Authors: Gibson CJ, Weiss J, Goodrich M, Onega T
Title: False-positive mammography and depressed mood in a screening population: findings from the New Hampshire Mammography Network.
Journal: J Public Health (Oxf) 31(4):554-60
Date: 2009 Dec
Abstract: BACKGROUND: False positives occur in approximately 11% of screening mammographies in the USA and may be associated with psychologic sequelae. METHODS: We sought to examine the association of false-positive mammography with depressed mood among women in a screening population. Using data from a state-based mammography registry, women who completed a standardized questionnaire between 7 May 2001 and 2 June 2003, a follow-up questionnaire between 19 June 2003 and 8 October 2004 and who received at least one screening mammogram during this interval were identified. False positives were examined in relation to depressed mood. RESULTS: Eligibility criteria were met by 13 491 women with a median age of 63.9 (SD = 9.6).

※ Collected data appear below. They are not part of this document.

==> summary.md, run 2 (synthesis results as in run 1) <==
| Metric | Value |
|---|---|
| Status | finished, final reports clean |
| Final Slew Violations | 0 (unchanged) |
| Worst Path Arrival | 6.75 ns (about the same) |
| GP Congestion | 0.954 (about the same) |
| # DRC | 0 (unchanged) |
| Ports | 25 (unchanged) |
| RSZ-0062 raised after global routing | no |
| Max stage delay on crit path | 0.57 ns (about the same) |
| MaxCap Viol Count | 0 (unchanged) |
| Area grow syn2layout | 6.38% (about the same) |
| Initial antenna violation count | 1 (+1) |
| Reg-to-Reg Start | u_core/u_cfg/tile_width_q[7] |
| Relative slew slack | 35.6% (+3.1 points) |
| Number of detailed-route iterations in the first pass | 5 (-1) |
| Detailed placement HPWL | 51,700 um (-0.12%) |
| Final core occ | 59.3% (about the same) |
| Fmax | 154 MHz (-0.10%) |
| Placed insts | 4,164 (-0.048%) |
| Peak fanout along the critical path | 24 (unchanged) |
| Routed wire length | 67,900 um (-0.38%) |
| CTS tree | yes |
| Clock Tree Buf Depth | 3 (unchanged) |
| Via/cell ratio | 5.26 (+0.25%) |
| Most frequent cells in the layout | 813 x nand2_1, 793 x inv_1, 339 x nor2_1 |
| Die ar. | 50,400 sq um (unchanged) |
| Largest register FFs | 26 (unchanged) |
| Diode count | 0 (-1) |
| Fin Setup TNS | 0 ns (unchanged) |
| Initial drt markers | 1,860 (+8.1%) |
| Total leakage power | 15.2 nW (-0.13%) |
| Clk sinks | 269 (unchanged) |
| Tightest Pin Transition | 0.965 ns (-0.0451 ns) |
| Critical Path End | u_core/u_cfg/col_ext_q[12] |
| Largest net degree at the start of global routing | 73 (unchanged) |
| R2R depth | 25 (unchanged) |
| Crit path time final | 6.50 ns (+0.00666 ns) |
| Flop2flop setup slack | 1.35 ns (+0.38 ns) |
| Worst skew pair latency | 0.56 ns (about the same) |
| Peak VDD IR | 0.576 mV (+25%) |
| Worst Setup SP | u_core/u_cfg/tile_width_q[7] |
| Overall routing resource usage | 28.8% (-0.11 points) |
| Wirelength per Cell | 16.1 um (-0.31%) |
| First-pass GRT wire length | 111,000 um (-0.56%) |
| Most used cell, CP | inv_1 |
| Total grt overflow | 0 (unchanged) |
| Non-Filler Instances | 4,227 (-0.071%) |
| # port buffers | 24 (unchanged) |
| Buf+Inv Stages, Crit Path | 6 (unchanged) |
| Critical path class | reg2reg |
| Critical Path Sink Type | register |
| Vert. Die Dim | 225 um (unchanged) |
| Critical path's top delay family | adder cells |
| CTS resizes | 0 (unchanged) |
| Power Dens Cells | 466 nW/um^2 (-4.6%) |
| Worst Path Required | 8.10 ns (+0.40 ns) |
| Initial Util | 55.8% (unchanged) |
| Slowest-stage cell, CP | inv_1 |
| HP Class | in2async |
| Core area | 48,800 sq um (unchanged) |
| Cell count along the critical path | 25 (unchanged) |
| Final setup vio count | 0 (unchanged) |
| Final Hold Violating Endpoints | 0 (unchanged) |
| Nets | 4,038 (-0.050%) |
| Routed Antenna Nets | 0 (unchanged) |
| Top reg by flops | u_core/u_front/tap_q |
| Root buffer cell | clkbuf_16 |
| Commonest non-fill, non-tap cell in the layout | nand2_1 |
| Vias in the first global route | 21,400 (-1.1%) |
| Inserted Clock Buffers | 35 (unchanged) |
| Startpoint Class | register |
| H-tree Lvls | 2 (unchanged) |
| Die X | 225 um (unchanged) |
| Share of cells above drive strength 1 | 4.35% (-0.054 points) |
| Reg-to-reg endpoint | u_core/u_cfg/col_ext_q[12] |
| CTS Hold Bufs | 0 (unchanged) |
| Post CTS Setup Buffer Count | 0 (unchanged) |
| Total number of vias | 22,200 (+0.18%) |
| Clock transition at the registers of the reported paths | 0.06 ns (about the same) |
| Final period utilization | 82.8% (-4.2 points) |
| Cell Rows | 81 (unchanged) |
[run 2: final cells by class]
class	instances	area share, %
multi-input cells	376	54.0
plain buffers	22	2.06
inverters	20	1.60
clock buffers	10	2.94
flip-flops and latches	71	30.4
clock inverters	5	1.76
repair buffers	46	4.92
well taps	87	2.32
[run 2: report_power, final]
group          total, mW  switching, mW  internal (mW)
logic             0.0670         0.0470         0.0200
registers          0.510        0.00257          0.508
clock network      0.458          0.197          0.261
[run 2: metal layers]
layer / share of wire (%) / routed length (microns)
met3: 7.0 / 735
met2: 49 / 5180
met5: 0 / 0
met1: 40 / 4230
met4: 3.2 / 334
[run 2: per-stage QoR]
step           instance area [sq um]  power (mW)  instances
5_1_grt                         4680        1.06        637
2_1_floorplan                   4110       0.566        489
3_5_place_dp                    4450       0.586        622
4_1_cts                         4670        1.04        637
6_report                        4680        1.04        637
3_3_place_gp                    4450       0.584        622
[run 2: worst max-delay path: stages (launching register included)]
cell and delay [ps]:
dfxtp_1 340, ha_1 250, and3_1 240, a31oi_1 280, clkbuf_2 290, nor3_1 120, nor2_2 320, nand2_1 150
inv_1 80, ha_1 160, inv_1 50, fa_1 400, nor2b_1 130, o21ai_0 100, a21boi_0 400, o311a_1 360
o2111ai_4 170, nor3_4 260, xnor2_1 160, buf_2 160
<file path="config.mk">
export PLATFORM = sky130hd
export DESIGN_NAME = signed_int_to_decimal_ascii_unit_flat
export DESIGN_NICKNAME = d
export VERILOG_FILES = /design/src/rtl/sidad_pkg.sv /design/src/rtl/sidad_if.sv /design/src/rtl/sidad_dabble_step.sv /design/src/rtl/signed_int_to_decimal_ascii_unit.sv /design/src/flat_wrapper.sv
export SDC_FILE = /design/constraint.sdc
export NUM_CORES = 1
export LEC_CHECK = 0
export BUFFER_PORTS_ARGS = -buffer_cell sky130_fd_sc_hd__buf_4
export CORE_ASPECT_RATIO = 0.75
export CORE_UTILIZATION = 45
export DETAILED_ROUTE_END_ITERATION = 8
export GPL_TIMING_DRIVEN = 0
export HOLD_SLACK_MARGIN = 0.02
export PLACE_DENSITY = 0.61
export SETUP_SLACK_MARGIN = 0.2
export SLEW_MARGIN = 30
export SYNTH_ARGS = -nofsm -noshare
export SYNTH_HDL_FRONTEND = slang
export SYNTH_SLANG_ARGS = --single-unit
</file>
<file path="constraint.sdc">
create_clock -name clk -period 5.7 [get_ports clk]
set_input_delay 1.14 -clock clk [delete_from_list [all_inputs] [get_ports clk]]
set_output_delay 1.14 -clock clk [all_outputs]
set_load 0.03 [all_outputs]
</file>
<file path="src/rtl/sidad_pkg.sv">
// sidad_pkg: shared constants and types for the signed integer to decimal
// ASCII converter. No dependencies.
`default_nettype none

package sidad_pkg;

    // Default width of the signed input value
    localparam int VALUE_WIDTH_DEF = 32;

    localparam int CHAR_WIDTH = 8;

    localparam logic [CHAR_WIDTH-1:0] ASCII_ZERO  = 8'h30;
    localparam logic [CHAR_WIDTH-1:0] ASCII_MINUS = 8'h2D;

    // Sequencer states
    typedef enum logic [1:0] {
        ST_IDLE,
        ST_CONV,
        ST_EMIT
    } state_t;

endpackage

`default_nettype wire

</file>
<file path="src/rtl/sidad_if.sv">
// sidad_num_if / sidad_text_if: valid-ready channels for the input value and
// the output characters. Depends on sidad_pkg.
`default_nettype none

interface sidad_num_if #(
    parameter int VALUE_WIDTH = sidad_pkg::VALUE_WIDTH_DEF
);
    logic                          valid;
    logic                          ready;
    logic signed [VALUE_WIDTH-1:0] value;

    modport source (output valid, output value, input ready);
    modport sink   (input valid, input value, output ready);
endinterface

interface sidad_text_if;
    logic                              valid;
    logic                              ready;
    logic [sidad_pkg::CHAR_WIDTH-1:0]  character;
    logic                              last;

    modport source (output valid, output character, output last, input ready);
    modport sink   (input valid, input character, input last, output ready);
endinterface

`default_nettype wire

</file>
<file path="src/rtl/sidad_dabble_step.sv">
// sidad_dabble_step: one shift-and-add-3 step of the binary to BCD converter.
// Standalone; no package use.
`default_nettype none

module sidad_dabble_step #(
    parameter int VALUE_WIDTH = 32,
    parameter int DIGITS      = 10
) (
    input  wire logic [4*DIGITS-1:0]  bcd,
    input  wire logic [VALUE_WIDTH-1:0] bin,
    output logic      [4*DIGITS-1:0]  bcd_out,
    output logic      [VALUE_WIDTH-1:0] bin_out
);

    logic [4*DIGITS-1:0] adj;

    // Each BCD digit of 5 or more gets 3 added before the shift
    always_comb
    begin
        for (int i = 0; i < DIGITS; i++)
        begin
            if (bcd[4*i +: 4] >= 4'd5)
            begin
                adj[4*i +: 4] = bcd[4*i +: 4] + 4'd3;
            end
            else
            begin
                adj[4*i +: 4] = bcd[4*i +: 4];
            end
        end
    end

    assign bcd_out = {adj[4*DIGITS-2:0], bin[VALUE_WIDTH-1]};
    assign bin_out = {bin[VALUE_WIDTH-2:0], 1'b0};

endmodule

`default_nettype wire

</file>
<file path="src/rtl/signed_int_to_decimal_ascii_unit.sv">
// signed_int_to_decimal_ascii_unit: top level of the integer to decimal text
// converter. Depends on sidad_pkg, sidad_if.sv and sidad_dabble_step.
//
//  Channel | Modport | Payload                       | Transfer
//  --------+---------+-------------------------------+-----------------------
//  num     | sink    | value  (VALUE_WIDTH, signed)  | one integer
//  text    | source  | character (8), last (1)       | one ASCII character
//
// Sequence: the value is taken, VALUE_WIDTH shift-add-3 steps run in the shared
// dabble unit, then the sign (if negative) and each BCD digit position are
// emitted in turn, with leading zeros stepped over.
// num.ready is high only in the idle state; the final character may still
// sit in the output register while the next value is taken.
// A stall on text holds the output register; the emit sequence waits at the
// next character to show (leading zeros are still stepped over).
// Reset (rst_n, asynchronous) clears the sequencer and the output valid flag.
`default_nettype none

module signed_int_to_decimal_ascii_unit #(
    parameter int VALUE_WIDTH = sidad_pkg::VALUE_WIDTH_DEF
) (
    input  wire logic       clk,
    input  wire logic       rst_n,
    sidad_num_if.sink       num,
    sidad_text_if.source    text
);

    // Decimal digits enough for any VALUE_WIDTH-bit magnitude
    localparam int DIGITS = (VALUE_WIDTH * 30103) / 100000 + 1;
    localparam int BCD_W  = 4 * DIGITS;
    localparam int CNT_W  = $clog2(VALUE_WIDTH);
    localparam int LEFT_W = $clog2(DIGITS + 1);

    sidad_pkg::state_t state_reg, state_next;

    logic [VALUE_WIDTH-1:0] bin_reg, bin_next;
    logic [BCD_W-1:0]       bcd_reg, bcd_next;
    logic [CNT_W-1:0]       cnt_reg, cnt_next;
    logic [LEFT_W-1:0]      left_reg, left_next;
    logic                   neg_reg, neg_next;
    logic                   sign_pend_reg, sign_pend_next;
    logic                   started_reg, started_next;

    logic                             out_valid_reg, out_valid_next;
    logic [sidad_pkg::CHAR_WIDTH-1:0] char_reg, char_next;
    logic                             last_reg, last_next;

    logic [VALUE_WIDTH-1:0] mag;
    logic [BCD_W-1:0]       step_bcd;
    logic [VALUE_WIDTH-1:0] step_bin;
    logic [3:0]             top_digit;
    logic                   last_digit;
    logic                   slot_free;
    logic                   load;

    // Magnitude; the most negative value wraps to its true unsigned size
    assign mag = num.value[VALUE_WIDTH-1] ?
                 (VALUE_WIDTH'(0) - $unsigned(num.value)) : $unsigned(num.value);

    sidad_dabble_step #(
        .VALUE_WIDTH (VALUE_WIDTH),
        .DIGITS      (DIGITS)
    ) u_step (
        .bcd     (bcd_reg),
        .bin     (bin_reg),
        .bcd_out (step_bcd),
        .bin_out (step_bin)
    );

    assign top_digit  = bcd_reg[BCD_W-1 -: 4];
    assign last_digit = (left_reg == LEFT_W'(1));
    assign slot_free  = !out_valid_reg || text.ready;

    assign num.ready      = (state_reg == sidad_pkg::ST_IDLE);
    assign text.valid     = out_valid_reg;
    assign text.character = char_reg;
    assign text.last      = last_reg;

    always_comb
    begin
        state_next     = state_reg;
        bin_next       = bin_reg;
        bcd_next       = bcd_reg;
        cnt_next       = cnt_reg;
        left_next      = left_reg;
        neg_next       = neg_reg;
        sign_pend_next = sign_pend_reg;
        started_next   = started_reg;
        char_next      = char_reg;
        last_next      = last_reg;
        load           = 1'b0;

        case (state_reg)
            sidad_pkg::ST_IDLE:
            begin
                if (num.valid)
                begin
                    bin_next       = mag;
                    bcd_next       = '0;
                    cnt_next       = '0;
                    left_next      = LEFT_W'(DIGITS);
                    neg_next       = num.value[VALUE_WIDTH-1];
                    sign_pend_next = num.value[VALUE_WIDTH-1];
                    started_next   = 1'b0;
                    state_next     = sidad_pkg::ST_CONV;
                end
            end
            sidad_pkg::ST_CONV:
            begin
                bin_next = step_bin;
                bcd_next = step_bcd;
                cnt_next = cnt_reg + CNT_W'(1);
                if (cnt_reg == CNT_W'(VALUE_WIDTH - 1))
                begin
                    state_next = sidad_pkg::ST_EMIT;
                end
            end
            sidad_pkg::ST_EMIT:
            begin
                if (sign_pend_reg)
                begin
                    if (slot_free)
                    begin
                        load           = 1'b1;
                        char_next      = sidad_pkg::ASCII_MINUS;
                        last_next      = 1'b0;
                        sign_pend_next = 1'b0;
                    end
                end
                else if (top_digit == 4'd0 && !started_reg && !last_digit)
                begin
                    // leading zero: step over it
                    bcd_next  = {bcd_reg[BCD_W-5:0], 4'd0};
                    left_next = left_reg - LEFT_W'(1);
                end
                else if (slot_free)
                begin
                    load         = 1'b1;
                    char_next    = sidad_pkg::ASCII_ZERO + {4'd0, top_digit};
                    last_next    = last_digit;
                    bcd_next     = {bcd_reg[BCD_W-5:0], 4'd0};
                    left_next    = left_reg - LEFT_W'(1);
                    started_next = 1'b1;
                    if (last_digit)
                    begin
                        state_next = sidad_pkg::ST_IDLE;
                    end
                end
            end
            default:
            begin
                state_next = sidad_pkg::ST_IDLE;
            end
        endcase

        if (load)
        begin
            out_valid_next = 1'b1;
        end
        else if (text.ready)
        begin
            out_valid_next = 1'b0;
        end
        else
        begin
            out_valid_next = out_valid_reg;
        end
    end

    always_ff @(posedge clk or negedge rst_n)
    begin
        if (!rst_n)
        begin
            state_reg     <= sidad_pkg::ST_IDLE;
            out_valid_reg <= 1'b0;
            sign_pend_reg <= 1'b0;
            neg_reg       <= 1'b0;
            started_reg   <= 1'b0;
            cnt_reg       <= '0;
            left_reg      <= '0;
        end
        else
        begin
            state_reg     <= state_next;
            out_valid_reg <= out_valid_next;
            sign_pend_reg <= sign_pend_next;
            neg_reg       <= neg_next;
            started_reg   <= started_next;
            cnt_reg       <= cnt_next;
            left_reg      <= left_next;
        end
    end

    always_ff @(posedge clk)
    begin
        bin_reg  <= bin_next;
        bcd_reg  <= bcd_next;
        char_reg <= char_next;
        last_reg <= last_next;
    end

    // A pending sign belongs only to a negative value
    a_sign_neg: assert property (@(posedge clk) disable iff (!rst_n)
        sign_pend_reg |-> neg_reg)
        else $error("sign pending for non-negative value");

    // Emit never runs out of digit positions
    a_left_nonzero: assert property (@(posedge clk) disable iff (!rst_n)
        (state_reg == sidad_pkg::ST_EMIT) |-> (left_reg != '0))
        else $error("emit with no digits left");

    // Shown character is a decimal digit or the minus sign
    a_char_code: assert property (@(posedge clk) disable iff (!rst_n)
        out_valid_reg |-> ((char_reg >= sidad_pkg::ASCII_ZERO &&
                            char_reg <= sidad_pkg::ASCII_ZERO + 8'd9) ||
                           char_reg == sidad_pkg::ASCII_MINUS))
        else $error("bad character code");

    // The minus sign never ends a number
    a_minus_not_last: assert property (@(posedge clk) disable iff (!rst_n)
        (out_valid_reg && char_reg == sidad_pkg::ASCII_MINUS) |-> !last_reg)
        else $error("minus sign marked last");

    // A held result stays put while stalled
    a_hold: assert property (@(posedge clk) disable iff (!rst_n)
        (out_valid_reg && !text.ready) |=> (out_valid_reg && $stable(char_reg)))
        else $error("stalled character changed");

endmodule

`default_nettype wire
</file>
<file path="src/flat_wrapper.sv">
// flat-port wrapper written by rule: the top's interface ports become plain ports
module signed_int_to_decimal_ascii_unit_flat 
#(
    parameter int VALUE_WIDTH = sidad_pkg::VALUE_WIDTH_DEF
)
  (clk, rst_n, num_valid, num_value, num_ready, text_valid, text_character, text_last, text_ready);
  sidad_num_if #(.VALUE_WIDTH(VALUE_WIDTH)) num_i ();
  sidad_text_if text_i ();
  input  wire logic clk;
  input  wire logic rst_n;
  input wire logic [$bits(num_i.valid)-1:0] num_valid;
  input wire logic [$bits(num_i.value)-1:0] num_value;
  output wire logic [$bits(num_i.ready)-1:0] num_ready;
  output wire logic [$bits(text_i.valid)-1:0] text_valid;
  output wire logic [$bits(text_i.character)-1:0] text_character;
  output wire logic [$bits(text_i.last)-1:0] text_last;
  input wire logic [$bits(text_i.ready)-1:0] text_ready;
  assign num_i.valid = num_valid;
  assign num_i.value = num_value;
  assign num_ready = num_i.ready;
  assign text_valid = text_i.valid;
  assign text_character = text_i.character;
  assign text_last = text_i.last;
  assign text_i.ready = text_ready;
  signed_int_to_decimal_ascii_unit #(.VALUE_WIDTH(VALUE_WIDTH)) u_core (.clk(clk), .rst_n(rst_n), .num(num_i), .text(text_i));
endmodule
</file>
# ---- Word-level counts from Yosys, hierarchy flattened
# Cells that the tools add are included.
dict set report word_totals {
  register_bits 95
}
dict set report op_classes {
  addsub 14
  n_lt_le_gt_ge 10
  n_eq_ne 12
  muxes 55
  reduce_logical 19
}
# op n
set ops {}
lappend ops {{40-bit 2-to-1 mux} 4}
lappend ops {{40-bit case mux with 3 select lines} 1}
lappend ops {{32-bit 2-to-1 mux} 2}
lappend ops {{32-bit case mux with 2 select lines} 1}
lappend ops {{4-bit 2-to-1 mux} 13}
lappend ops {{4-bit by 3-bit >= comparator with 1-bit output, second input constant} 10}
lappend ops {{4-bit by 2-bit adder with 4-bit output, second input constant} 9}
lappend ops {{8-bit 2-to-1 mux} 4}
lappend ops {{1-bit by 32-bit subtractor with 32-bit output, first input constant} 1}
lappend ops {{1-bit 2-to-1 mux} 17}
lappend ops {{2-bit 2-to-1 mux} 6}
lappend ops {{5-bit case mux with 2 select lines} 1}
lappend ops {{2-bit by 1-bit inequality test with 1-bit output, second input constant} 4}
lappend ops {{4-bit case mux with 2 select lines} 1}
lappend ops {{4-bit AND reduction} 2}
lappend ops {{6-bit by 4-bit adder with 7-bit output, first input constant} 1}
lappend ops {{2-bit inequality test, second input constant} 3}
lappend ops {{2-bit case mux with 3 select lines} 1}
lappend ops {{6-bit AND reduction} 1}
lappend ops {{2-bit nonzero test} 3}
lappend ops {{5-bit by 1-bit adder with 5-bit output, second input constant} 1}
lappend ops {{5-bit equality test, second input constant} 1}
lappend ops {{5-bit 2-to-1 mux} 1}
lappend ops {{5-bit AND reduction} 1}
lappend ops {{other kinds (16)} 21}

# ---- Depth between registers and ports, before layout
dict set report logic_depth {
  word_depth 7
  mapped_depth 8
  depth_no_buf 6
}

# ---- By module
# From an unflattened synthesis, not the netlist that was laid out.
dict set report hier_totals {
  hier_cells 573
  hier_area_um2 5957.0
}
# mod instances cells_per_inst area_each_um2 seq_area_each_um2
set modules_own_cells {}
lappend modules_own_cells {signed_int_to_decimal_ascii_unit 1 383 4712.0 2692.6}
lappend modules_own_cells {sidad_dabble_step 1 190 1244.9 0.0}

# ---- Least setup slack after synthesis
# Ideal clock, no wire load.
dict set report synth_path {
  path_type {input to register}
  start {input text_ready}
  end {register u_core.bcd_reg[0] (enable)}
  setup_ps 498
  arrival_ps 4410
  required_ps 5202
  slack_ps 792
  cell_stages 3
  n_path_buf 0
  cell_sequence {nor2b_1 > a21o_1 > a211oi_1}
}
dict set report synth_between {
  elab_chain_len 3
}
# element line_no
set synth_rtl {}
lappend synth_rtl {{start: declaration} flat_wrapper.sv:17} ;# input wire logic [$bits(text_i.ready)-1:0] text_ready;
lappend synth_rtl {{1-bit logical OR} signed_int_to_decimal_ascii_unit.sv:72} ;# assign slot_free = !out_valid_reg || text.ready;
lappend synth_rtl {{3-bit by 1-bit inequality test with 1-bit output (no line)} --}
lappend synth_rtl {{4-bit AND reduction (no line)} --}
lappend synth_rtl {{end signal: assignment} signed_int_to_decimal_ascii_unit.sv:197} ;# bcd_reg <= bcd_next;
lappend synth_rtl {{end: declaration} signed_int_to_decimal_ascii_unit.sv:37} ;# logic [BCD_W-1:0] bcd_reg, bcd_next;
# No other way between the ends.
# A chain may end at the register's enable or synchronous reset.

# ---- Final worst setup path
dict set report layout_path {
  start {input num_value[0]}
  end {register u_core.bin_reg[22] (data pin)}
}
dict set report layout_between {
  elab_chain_len 4
}
# element line_no
set layout_rtl {}
lappend layout_rtl {{start: declaration} flat_wrapper.sv:12} ;# input wire logic [$bits(num_i.value)-1:0] num_value;
lappend layout_rtl {{1-bit by 32-bit subtractor with 32-bit output} signed_int_to_decimal_ascii_unit.sv:58} ;# (VALUE_WIDTH'(0) - $unsigned(num.value)) : $unsigned(num.value);
lappend layout_rtl {{32-bit 2-to-1 mux} signed_int_to_decimal_ascii_unit.sv:57} ;# assign mag = num.value[VALUE_WIDTH-1] ?
lappend layout_rtl {{32-bit 2-to-1 mux} signed_int_to_decimal_ascii_unit.sv:96} ;# if (num.valid)
lappend layout_rtl {{32-bit case mux with 2 select lines} signed_int_to_decimal_ascii_unit.sv:93} ;# case (state_reg)
lappend layout_rtl {{net u_core.bin_next[22]} signed_int_to_decimal_ascii_unit.sv:36} ;# logic [VALUE_WIDTH-1:0] bin_reg, bin_next;
lappend layout_rtl {{end signal: assignment} signed_int_to_decimal_ascii_unit.sv:196} ;# bin_reg <= bin_next;
lappend layout_rtl {{end: declaration} signed_int_to_decimal_ascii_unit.sv:36}
# The timed path passes the listed nets, and every way through them passes these cells. The select of a mux whose other input is x is not followed.

==> flow_summary.ini <==
[timing]
hold_violations = 0
rsz0062_at_grt = false
fin_skew_ns = 0.007486
setup_viol = 0
max_freq_mhz = 296.3
min_period_ns = 3.374
setup_ws_ns = 2.326
fin_hold_ws_ns = 0.5116
fin_crit_sh_pct = 59.20
relSlewSlack_pct = 35.12
tightest_slew_ns = 0.9644
drv_slew = 0

[global_route]
grt_pass1_vias = 4741
antenna_found_initial = 0
grt-ovfl-total = 0
grt_pass1_wl_mm = 23.63
grt_max_degree = 33
gr-usage-all-layers_pct = 22.34

[power_and_ir_drop]
power_w = 0.003205
p_leak_nw = 2.567
seqPwrFrac_pct = 40.0
intPower_w = 0.001991
pwr-share-comb_pct = 40.8
peakVddDrop_mv = 0.2282
swShare_pct = 37.89
pwr-share-clk_pct = 19.2
power_switching_w = 0.001214
power-per-cell-area_nw_per_um2 = 472.2

[min_path]
worstHoldStart = u_core.cnt_reg[4]
hold_path.class = reg2reg

[routing]
routed_wl_mm = 14.44
drt-pass1-iter-count = 5
drc_errors = 0
routed_via_density = 5.850
drt_iter0_markers = 271
via_count = 4873
ant_nets = 0
wire_per_inst_um = 17.34

[placed_design]
post-dp-hpwl_mm = 10.38
routabilityCongestion = 0.8755
place_area_um2 = 6484
port-buffer-count = 42
place_ws_ns = 2.138
dp.cells = 817

[cells_and_area]
final_cells = 833
largest_reg_flops = 40
final_cell_mix = edfxtp_1 (78), buf_4 (45), nand2_1 (44), o21ai_0 (44), a21oi_1 (41)
finalNetCount = 728
drive_above_1_share_pct = 13.19
area_growth_pct = 15.18
layout_commonest_cell = edfxtp_1
fillers = 1142
finish.instance_area_um2 = 6788
antenna_cells = 0

[critical_path]
critical_path_arrival_ns = 3.44
crit_fanout = 10
required_ns = 5.77
crit_path_end_kind = register
crit_start = num_value[0]
ff2ff_setup_slack_ns = 2.97
startpoint_type = input port
r2r-start = u_core.bcd_reg[36]
critical_path_class = in2reg

[logic_synthesis]
yosysWarnings = 0
synth-async-reset-ratio_pct = 15.22
synth_ff_type = edfxtp_1
syn_area_per_cell_um2 = 9.757
synthesis.area_um2 = 5893
synthCells = 604
ys_ff_latch = 92
synth_edf_count = 78
synth.distinct_cells = 57
synth-seq-area-share_pct = 45.69

[floorplanning]
die_area_um2 = 13560
die_x_um = 134.1
rows = 35
num_io_pins = 47
core_area_um2 = 12520
start_util_pct = 47.05
die_height_um = 101.1

[run]
drv_cap = 0

[clock_tree]
tritoncts = built
clock-sinks = 92
cts_root_buffer = clkbuf_16
path_clk_slew_ns = 0.06
cts_resized = 0
insertion_delay_ns = 0.34
holdBufCountCts = 0
clk_path_buf_depth = 2
cts_setup_buffers = 0
numCtsBuffers = 9
ctsHtreeMaxLevel = 3

[run_status]
status = finished clean
-- final cells by class --
type / instances / area (µm²) / area share (%)
multi-input combinational: 440 / 2935 / 43.24
sequential: 92 / 2693 / 39.67
timing repair buffer: 46 / 360.3 / 5.309
clock buffer: 12 / 256.5 / 3.779
tap: 166 / 207.7 / 3.060
inverter: 40 / 150.1 / 2.212
buffer: 33 / 137.6 / 2.028
clock inverter: 4 / 47.55 / 0.7005
-- routing by layer --
layer | GRT usage (%) | wire (µm) | up-vias
li1 | - | - | 2374
met1 | 31.75 | 7192 | 2339
met2 | 34.52 | 6186 | 145
met3 | 5.480 | 933 | 15
met4 | 5.099 | 130 | 0
met5 | 0 | 0 | -
-- critical path, cell delays in order --
cell      delay [ns]
buf_4           0.11
inv_1           0.06
ha_1            0.16
or3b_2          0.52
or4_1           0.53
clkbuf_2        0.21
or4_1           0.51
o311ai_0        0.18
-- power by group through the flow --
| stage | Combinational, W | Clock, W | Sequential [W] |
|---|---|---|---|
| 2_1_floorplan | 0.000949 | 0 | 0.00125 |
| 3_3_place_gp | 0.00123 | 0 | 0.00130 |
| 3_5_place_dp | 0.00130 | 0 | 0.00129 |
| 4_1_cts | 0.00130 | 0.000626 | 0.00128 |
| 5_1_grt | 0.00146 | 0.000654 | 0.00132 |
| 6_report | 0.00131 | 0.000616 | 0.00128 |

In the study population, 2107 (15.62%) experienced at least one false positive mammogram and 450 (3.34%) met criteria for depressed mood. Depressed mood was not significantly associated with false positives in the overall population [OR = 0.96; 95% confidence interval (CI) = 0.72-1.28], but this association was seen among Non-White women (OR = 3.23; 95% CI = 1.32-7.91). CONCLUSION: Depressed mood may differentially affect some populations as a harm associated with screening mammography.